BEGIN EXTRACTED RECORDS
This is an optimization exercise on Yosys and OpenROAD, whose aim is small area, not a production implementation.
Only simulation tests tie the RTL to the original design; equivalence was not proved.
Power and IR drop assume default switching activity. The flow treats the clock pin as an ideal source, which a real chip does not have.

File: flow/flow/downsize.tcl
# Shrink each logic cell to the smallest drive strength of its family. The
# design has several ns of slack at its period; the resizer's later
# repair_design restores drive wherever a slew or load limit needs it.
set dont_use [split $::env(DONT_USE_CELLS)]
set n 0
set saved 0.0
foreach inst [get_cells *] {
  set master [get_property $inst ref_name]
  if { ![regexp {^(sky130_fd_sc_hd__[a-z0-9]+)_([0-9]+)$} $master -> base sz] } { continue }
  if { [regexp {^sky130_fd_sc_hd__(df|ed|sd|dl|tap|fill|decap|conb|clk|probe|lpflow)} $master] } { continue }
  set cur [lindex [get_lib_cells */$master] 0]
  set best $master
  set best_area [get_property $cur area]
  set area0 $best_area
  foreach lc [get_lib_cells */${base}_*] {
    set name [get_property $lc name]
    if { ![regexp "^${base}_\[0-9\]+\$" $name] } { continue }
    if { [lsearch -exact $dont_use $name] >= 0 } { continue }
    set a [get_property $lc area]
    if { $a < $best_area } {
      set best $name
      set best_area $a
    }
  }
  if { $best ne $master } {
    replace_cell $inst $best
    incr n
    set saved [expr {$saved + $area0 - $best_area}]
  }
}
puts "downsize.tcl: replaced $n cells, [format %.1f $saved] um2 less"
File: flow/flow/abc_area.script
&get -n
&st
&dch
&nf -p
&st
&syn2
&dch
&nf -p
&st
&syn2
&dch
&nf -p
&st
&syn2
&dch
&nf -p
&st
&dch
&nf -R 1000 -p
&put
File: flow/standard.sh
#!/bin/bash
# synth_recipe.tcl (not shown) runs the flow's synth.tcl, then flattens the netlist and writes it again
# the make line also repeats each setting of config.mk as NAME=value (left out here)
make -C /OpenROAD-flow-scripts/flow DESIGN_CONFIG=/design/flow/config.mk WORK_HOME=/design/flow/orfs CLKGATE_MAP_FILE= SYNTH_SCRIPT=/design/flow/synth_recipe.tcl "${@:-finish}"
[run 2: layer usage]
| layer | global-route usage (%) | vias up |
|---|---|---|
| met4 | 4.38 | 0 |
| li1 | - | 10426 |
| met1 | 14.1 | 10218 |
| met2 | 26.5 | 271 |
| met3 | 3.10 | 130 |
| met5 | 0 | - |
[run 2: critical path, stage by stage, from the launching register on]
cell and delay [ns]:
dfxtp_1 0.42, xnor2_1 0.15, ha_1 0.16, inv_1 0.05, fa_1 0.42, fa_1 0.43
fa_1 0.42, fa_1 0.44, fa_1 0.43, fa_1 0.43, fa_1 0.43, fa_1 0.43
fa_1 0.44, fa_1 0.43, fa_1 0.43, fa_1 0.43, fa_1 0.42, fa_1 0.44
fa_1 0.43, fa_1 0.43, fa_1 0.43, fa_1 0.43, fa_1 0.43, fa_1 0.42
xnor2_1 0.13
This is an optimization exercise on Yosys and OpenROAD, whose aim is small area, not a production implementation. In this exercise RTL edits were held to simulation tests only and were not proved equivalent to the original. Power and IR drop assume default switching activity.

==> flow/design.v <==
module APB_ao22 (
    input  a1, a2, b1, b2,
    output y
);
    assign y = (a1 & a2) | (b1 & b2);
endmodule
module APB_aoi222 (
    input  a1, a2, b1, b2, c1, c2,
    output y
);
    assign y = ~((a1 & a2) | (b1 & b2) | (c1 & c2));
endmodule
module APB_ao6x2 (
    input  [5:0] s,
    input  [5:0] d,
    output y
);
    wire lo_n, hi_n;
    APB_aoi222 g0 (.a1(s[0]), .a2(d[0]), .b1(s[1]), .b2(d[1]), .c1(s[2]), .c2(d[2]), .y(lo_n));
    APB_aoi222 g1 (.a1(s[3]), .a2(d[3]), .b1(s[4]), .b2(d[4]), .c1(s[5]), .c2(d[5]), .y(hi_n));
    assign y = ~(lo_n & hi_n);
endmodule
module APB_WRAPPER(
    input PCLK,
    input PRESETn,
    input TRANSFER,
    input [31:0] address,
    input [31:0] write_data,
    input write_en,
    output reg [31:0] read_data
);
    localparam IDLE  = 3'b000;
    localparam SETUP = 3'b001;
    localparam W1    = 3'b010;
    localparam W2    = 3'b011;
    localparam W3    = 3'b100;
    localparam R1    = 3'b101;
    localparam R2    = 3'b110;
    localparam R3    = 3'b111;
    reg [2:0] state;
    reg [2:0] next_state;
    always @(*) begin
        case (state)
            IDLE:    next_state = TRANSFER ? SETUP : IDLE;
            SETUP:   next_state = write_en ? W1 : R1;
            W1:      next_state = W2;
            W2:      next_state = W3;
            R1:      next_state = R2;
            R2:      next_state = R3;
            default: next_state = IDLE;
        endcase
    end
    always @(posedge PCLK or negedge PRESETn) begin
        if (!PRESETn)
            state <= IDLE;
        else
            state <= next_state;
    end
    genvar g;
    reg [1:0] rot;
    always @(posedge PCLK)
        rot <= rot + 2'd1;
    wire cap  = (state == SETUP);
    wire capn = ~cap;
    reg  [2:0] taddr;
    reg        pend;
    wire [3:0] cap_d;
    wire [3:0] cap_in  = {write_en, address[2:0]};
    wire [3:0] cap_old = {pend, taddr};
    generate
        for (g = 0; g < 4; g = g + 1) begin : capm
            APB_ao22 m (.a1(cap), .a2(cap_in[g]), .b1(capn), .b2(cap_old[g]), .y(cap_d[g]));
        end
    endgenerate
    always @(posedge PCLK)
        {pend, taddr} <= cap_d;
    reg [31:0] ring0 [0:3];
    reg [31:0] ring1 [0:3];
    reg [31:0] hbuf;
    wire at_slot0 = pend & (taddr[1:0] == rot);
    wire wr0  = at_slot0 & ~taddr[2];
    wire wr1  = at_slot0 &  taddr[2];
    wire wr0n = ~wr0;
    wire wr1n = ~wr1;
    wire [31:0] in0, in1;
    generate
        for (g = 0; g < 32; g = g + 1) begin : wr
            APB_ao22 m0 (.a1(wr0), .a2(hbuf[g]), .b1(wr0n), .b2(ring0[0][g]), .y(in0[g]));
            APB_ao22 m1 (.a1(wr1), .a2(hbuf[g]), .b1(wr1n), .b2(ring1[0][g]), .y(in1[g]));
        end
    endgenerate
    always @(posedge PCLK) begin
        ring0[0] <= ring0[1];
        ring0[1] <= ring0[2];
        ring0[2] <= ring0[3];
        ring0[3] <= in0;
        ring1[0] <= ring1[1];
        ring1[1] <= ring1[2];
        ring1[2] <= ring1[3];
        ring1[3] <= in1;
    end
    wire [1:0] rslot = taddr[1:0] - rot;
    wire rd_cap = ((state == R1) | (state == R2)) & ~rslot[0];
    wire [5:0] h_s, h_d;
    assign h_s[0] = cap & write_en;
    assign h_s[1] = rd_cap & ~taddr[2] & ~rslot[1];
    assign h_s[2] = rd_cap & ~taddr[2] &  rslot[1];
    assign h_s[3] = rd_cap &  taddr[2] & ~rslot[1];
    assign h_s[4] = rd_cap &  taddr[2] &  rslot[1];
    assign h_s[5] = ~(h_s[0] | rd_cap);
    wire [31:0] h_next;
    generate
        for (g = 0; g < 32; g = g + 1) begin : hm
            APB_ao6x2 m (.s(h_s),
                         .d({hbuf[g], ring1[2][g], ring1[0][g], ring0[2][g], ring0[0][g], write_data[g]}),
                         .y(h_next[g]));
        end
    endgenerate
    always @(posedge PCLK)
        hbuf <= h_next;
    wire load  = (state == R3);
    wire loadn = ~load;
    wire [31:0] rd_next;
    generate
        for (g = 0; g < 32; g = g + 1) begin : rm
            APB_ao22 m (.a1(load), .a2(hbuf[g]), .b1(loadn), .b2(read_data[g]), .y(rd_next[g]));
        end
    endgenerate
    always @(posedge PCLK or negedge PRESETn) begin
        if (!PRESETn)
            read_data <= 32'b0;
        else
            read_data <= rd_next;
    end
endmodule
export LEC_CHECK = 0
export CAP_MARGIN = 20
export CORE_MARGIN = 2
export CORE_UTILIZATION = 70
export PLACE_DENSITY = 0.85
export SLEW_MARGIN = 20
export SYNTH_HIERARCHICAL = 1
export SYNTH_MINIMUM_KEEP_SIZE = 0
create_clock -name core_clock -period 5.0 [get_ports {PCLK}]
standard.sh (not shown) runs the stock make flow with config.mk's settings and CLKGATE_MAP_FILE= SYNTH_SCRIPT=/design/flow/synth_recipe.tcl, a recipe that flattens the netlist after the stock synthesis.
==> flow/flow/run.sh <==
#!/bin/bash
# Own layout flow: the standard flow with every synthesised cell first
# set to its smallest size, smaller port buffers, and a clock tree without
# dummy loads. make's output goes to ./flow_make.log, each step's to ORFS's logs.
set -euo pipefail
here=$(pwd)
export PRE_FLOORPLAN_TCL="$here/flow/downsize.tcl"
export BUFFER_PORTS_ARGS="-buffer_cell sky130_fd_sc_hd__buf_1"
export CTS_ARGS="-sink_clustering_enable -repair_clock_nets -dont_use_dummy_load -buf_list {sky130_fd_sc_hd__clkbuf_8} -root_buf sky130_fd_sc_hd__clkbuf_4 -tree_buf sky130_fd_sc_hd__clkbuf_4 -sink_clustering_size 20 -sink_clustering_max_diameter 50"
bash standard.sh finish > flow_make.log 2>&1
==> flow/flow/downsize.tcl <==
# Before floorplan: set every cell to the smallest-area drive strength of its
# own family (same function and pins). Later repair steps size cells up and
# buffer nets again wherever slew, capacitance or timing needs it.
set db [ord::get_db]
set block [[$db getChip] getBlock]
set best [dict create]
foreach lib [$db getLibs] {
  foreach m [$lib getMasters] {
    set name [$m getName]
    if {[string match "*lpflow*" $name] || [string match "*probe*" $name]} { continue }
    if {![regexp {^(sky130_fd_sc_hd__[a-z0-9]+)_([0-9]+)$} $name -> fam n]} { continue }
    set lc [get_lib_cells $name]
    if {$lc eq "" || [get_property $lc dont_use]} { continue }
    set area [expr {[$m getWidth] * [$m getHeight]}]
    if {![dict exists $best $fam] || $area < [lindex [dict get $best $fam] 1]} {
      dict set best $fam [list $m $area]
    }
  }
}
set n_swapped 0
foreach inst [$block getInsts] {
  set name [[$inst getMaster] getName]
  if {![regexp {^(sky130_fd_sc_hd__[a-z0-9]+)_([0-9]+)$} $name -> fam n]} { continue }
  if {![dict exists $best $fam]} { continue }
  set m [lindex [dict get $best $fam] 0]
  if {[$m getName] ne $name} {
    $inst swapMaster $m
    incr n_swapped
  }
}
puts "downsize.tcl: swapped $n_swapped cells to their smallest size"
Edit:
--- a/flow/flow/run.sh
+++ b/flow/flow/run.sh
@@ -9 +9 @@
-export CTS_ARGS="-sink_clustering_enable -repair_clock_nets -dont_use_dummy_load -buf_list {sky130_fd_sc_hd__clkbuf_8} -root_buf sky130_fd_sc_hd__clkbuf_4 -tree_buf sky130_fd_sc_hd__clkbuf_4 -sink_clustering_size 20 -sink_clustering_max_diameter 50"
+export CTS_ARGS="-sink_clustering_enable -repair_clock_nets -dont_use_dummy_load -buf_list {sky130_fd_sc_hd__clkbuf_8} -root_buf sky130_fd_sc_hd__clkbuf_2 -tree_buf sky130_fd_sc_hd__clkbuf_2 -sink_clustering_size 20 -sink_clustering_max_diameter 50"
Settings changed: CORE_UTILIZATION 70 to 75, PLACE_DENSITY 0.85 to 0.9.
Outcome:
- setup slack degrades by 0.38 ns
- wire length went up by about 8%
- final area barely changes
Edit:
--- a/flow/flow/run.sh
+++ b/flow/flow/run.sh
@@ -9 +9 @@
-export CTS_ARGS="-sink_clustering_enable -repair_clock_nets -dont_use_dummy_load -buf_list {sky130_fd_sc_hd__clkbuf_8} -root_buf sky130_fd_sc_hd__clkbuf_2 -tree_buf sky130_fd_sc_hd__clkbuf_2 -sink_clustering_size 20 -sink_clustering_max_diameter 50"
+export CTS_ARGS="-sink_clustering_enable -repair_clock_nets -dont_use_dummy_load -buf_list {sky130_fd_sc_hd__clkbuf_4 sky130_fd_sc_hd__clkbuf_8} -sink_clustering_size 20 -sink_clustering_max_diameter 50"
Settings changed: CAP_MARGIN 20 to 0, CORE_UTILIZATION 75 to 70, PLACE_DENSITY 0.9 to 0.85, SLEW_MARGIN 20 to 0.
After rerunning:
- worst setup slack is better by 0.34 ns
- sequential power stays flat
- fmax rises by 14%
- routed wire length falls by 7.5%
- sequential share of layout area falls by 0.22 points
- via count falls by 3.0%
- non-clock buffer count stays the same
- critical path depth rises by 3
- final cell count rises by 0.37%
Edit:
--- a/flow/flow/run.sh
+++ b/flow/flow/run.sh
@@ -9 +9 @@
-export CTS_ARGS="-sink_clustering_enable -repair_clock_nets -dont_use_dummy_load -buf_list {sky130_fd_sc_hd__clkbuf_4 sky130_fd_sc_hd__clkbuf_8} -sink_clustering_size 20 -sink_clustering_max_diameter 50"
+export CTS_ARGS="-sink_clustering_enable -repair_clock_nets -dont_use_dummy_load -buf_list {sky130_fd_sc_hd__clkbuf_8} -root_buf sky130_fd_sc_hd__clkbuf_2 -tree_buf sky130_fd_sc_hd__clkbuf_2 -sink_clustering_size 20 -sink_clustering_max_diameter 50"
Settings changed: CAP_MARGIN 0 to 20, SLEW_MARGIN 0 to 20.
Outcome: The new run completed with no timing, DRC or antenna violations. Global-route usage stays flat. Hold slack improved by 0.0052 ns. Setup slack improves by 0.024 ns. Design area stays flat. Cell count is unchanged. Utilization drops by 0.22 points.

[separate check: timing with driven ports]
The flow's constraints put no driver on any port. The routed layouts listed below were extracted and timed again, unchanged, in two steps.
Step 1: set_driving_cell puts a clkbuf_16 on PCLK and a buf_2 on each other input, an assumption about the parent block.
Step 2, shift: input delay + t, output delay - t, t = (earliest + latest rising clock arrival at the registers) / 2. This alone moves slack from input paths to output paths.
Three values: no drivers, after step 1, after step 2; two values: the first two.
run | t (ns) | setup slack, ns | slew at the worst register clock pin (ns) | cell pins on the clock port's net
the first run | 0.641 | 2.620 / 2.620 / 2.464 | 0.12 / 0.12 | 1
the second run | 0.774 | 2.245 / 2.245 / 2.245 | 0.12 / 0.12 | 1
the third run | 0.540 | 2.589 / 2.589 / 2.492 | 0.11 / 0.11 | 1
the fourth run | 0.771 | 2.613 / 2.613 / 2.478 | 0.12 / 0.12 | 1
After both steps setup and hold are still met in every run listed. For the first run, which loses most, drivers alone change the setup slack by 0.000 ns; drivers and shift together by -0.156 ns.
END EXTRACTED RECORDS
BEGIN EXTRACTED RECORDS
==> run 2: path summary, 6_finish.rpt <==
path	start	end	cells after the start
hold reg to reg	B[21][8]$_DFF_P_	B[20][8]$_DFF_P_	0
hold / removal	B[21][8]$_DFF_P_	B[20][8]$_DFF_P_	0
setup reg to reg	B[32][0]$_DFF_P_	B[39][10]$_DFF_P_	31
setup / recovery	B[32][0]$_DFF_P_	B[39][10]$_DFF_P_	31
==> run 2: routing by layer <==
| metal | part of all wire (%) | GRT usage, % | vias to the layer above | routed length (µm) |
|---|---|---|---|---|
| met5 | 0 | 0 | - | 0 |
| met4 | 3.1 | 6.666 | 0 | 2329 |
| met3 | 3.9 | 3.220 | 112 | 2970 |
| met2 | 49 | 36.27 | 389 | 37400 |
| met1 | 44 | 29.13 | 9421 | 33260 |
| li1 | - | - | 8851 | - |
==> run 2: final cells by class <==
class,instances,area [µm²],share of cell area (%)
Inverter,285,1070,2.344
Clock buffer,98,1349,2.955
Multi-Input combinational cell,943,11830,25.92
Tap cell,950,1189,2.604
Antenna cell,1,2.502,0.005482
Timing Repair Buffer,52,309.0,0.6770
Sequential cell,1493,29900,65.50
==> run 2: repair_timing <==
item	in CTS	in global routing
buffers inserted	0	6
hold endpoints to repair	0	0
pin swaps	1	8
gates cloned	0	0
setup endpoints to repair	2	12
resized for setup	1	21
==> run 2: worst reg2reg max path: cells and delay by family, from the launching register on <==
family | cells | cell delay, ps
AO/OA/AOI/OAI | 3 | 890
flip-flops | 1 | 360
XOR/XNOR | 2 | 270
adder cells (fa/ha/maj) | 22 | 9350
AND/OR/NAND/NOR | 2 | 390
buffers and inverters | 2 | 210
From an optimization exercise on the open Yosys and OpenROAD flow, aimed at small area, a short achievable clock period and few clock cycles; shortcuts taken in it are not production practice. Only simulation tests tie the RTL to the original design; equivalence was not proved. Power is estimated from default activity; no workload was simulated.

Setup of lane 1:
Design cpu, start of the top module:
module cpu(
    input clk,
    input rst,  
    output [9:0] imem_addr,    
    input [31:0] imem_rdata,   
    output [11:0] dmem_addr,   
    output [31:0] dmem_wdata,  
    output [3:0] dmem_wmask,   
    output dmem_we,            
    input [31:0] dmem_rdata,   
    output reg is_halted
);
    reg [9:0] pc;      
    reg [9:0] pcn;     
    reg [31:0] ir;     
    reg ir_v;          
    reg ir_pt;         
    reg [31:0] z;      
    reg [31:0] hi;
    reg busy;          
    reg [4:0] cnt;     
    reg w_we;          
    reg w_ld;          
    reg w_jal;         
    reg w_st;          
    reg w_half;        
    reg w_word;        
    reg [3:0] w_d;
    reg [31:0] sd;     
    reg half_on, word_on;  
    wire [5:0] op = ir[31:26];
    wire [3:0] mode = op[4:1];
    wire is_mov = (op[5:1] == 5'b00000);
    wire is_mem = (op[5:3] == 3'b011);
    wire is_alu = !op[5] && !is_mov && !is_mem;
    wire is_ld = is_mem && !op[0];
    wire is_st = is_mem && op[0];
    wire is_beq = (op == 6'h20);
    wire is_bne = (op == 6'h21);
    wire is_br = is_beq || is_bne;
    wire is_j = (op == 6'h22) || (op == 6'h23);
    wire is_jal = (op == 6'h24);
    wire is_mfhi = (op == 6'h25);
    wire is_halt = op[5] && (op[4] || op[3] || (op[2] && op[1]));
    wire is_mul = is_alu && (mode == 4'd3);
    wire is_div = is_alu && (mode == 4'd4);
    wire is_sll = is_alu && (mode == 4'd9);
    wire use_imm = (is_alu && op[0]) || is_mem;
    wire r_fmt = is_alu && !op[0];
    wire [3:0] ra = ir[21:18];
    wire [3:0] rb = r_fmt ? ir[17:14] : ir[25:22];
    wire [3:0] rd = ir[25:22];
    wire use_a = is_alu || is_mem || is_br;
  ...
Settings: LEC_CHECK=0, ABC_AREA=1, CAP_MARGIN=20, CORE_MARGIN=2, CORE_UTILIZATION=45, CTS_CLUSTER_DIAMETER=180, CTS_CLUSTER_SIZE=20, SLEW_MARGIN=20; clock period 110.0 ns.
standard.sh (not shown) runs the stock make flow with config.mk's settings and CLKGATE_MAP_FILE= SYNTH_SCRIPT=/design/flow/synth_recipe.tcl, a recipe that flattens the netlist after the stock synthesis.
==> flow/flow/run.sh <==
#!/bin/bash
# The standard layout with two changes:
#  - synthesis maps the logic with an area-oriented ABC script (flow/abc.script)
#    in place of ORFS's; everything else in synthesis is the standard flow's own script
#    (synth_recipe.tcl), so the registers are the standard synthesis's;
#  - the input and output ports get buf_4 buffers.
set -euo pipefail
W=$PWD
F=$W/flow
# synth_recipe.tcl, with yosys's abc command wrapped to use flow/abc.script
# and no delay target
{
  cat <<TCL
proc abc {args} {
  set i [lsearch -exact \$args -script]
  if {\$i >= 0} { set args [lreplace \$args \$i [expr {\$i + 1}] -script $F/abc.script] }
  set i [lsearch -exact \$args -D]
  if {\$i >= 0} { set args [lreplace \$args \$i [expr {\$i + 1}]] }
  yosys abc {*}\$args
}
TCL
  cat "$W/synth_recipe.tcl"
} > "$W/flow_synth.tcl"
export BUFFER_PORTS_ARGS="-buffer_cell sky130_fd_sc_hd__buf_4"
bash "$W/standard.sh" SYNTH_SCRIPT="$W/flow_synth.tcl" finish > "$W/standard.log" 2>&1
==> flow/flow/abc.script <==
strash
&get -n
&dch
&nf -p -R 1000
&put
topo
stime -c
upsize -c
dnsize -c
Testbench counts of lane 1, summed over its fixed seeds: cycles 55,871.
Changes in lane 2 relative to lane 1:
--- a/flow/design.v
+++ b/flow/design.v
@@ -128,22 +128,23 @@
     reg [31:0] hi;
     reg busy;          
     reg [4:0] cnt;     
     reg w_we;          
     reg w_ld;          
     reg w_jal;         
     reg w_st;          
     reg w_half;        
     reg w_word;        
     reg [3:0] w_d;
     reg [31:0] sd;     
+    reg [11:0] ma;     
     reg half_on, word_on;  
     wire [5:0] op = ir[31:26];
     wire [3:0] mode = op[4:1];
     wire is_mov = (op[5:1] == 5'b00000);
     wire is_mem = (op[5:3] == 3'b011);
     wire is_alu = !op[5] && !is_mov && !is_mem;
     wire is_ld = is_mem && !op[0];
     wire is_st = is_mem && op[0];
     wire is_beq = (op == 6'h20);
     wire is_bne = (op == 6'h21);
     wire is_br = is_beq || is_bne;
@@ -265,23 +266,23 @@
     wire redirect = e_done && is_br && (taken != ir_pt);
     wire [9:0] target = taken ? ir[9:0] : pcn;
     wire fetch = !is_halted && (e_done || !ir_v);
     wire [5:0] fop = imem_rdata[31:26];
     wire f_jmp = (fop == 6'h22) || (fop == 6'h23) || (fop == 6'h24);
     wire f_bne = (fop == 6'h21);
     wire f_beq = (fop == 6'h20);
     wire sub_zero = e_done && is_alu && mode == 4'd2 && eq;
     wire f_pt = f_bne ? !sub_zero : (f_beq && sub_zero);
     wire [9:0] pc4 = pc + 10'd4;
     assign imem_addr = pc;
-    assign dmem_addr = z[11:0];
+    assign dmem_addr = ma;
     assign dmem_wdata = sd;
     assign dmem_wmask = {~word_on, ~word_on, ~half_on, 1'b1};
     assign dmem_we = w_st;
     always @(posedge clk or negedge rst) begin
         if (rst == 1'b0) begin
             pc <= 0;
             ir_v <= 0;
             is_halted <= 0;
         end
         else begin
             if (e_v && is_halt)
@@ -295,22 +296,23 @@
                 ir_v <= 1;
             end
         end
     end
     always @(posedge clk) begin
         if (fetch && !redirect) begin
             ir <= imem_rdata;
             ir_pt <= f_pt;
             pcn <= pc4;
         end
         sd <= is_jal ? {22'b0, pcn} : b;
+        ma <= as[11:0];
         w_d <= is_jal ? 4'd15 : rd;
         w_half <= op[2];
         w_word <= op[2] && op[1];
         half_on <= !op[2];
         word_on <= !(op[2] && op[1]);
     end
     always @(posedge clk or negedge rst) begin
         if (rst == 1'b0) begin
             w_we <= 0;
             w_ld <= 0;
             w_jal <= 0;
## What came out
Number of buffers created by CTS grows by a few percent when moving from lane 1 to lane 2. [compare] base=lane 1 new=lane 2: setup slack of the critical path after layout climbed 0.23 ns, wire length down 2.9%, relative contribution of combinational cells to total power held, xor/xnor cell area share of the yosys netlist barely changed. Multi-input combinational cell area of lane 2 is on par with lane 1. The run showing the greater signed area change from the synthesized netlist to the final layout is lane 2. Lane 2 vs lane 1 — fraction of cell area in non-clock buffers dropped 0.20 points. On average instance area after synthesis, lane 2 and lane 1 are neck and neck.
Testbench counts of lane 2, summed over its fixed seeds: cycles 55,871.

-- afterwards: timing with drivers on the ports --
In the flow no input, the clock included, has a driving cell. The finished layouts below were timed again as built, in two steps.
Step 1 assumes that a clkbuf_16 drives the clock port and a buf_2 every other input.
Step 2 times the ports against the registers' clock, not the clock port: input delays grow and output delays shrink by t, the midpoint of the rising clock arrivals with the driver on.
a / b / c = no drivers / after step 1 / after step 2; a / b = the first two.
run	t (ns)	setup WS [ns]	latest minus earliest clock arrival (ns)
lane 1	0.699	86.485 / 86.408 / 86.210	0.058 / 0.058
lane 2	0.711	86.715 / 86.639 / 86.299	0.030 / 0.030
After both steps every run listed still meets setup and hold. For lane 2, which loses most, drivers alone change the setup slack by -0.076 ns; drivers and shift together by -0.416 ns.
END EXTRACTED RECORDS
HOW TO COMPLETE THIS TASK:
From the records above, transcribe exactly the run of lines that opens with the line holding "Inverter,285,1070,2.344" and closes with the line holding "AND/OR/NAND/NOR | 2 | 390", both included.

RESPONSE BELOW:
Inverter,285,1070,2.344
Clock buffer,98,1349,2.955
Multi-Input combinational cell,943,11830,25.92
Tap cell,950,1189,2.604
Antenna cell,1,2.502,0.005482
Timing Repair Buffer,52,309.0,0.6770
Sequential cell,1493,29900,65.50
==> run 2: repair_timing <==
item	in CTS	in global routing
buffers inserted	0	6
hold endpoints to repair	0	0
pin swaps	1	8
gates cloned	0	0
setup endpoints to repair	2	12
resized for setup	1	21
==> run 2: worst reg2reg max path: cells and delay by family, from the launching register on <==
family | cells | cell delay, ps
AO/OA/AOI/OAI | 3 | 890
flip-flops | 1 | 360
XOR/XNOR | 2 | 270
adder cells (fa/ha/maj) | 22 | 9350
AND/OR/NAND/NOR | 2 | 390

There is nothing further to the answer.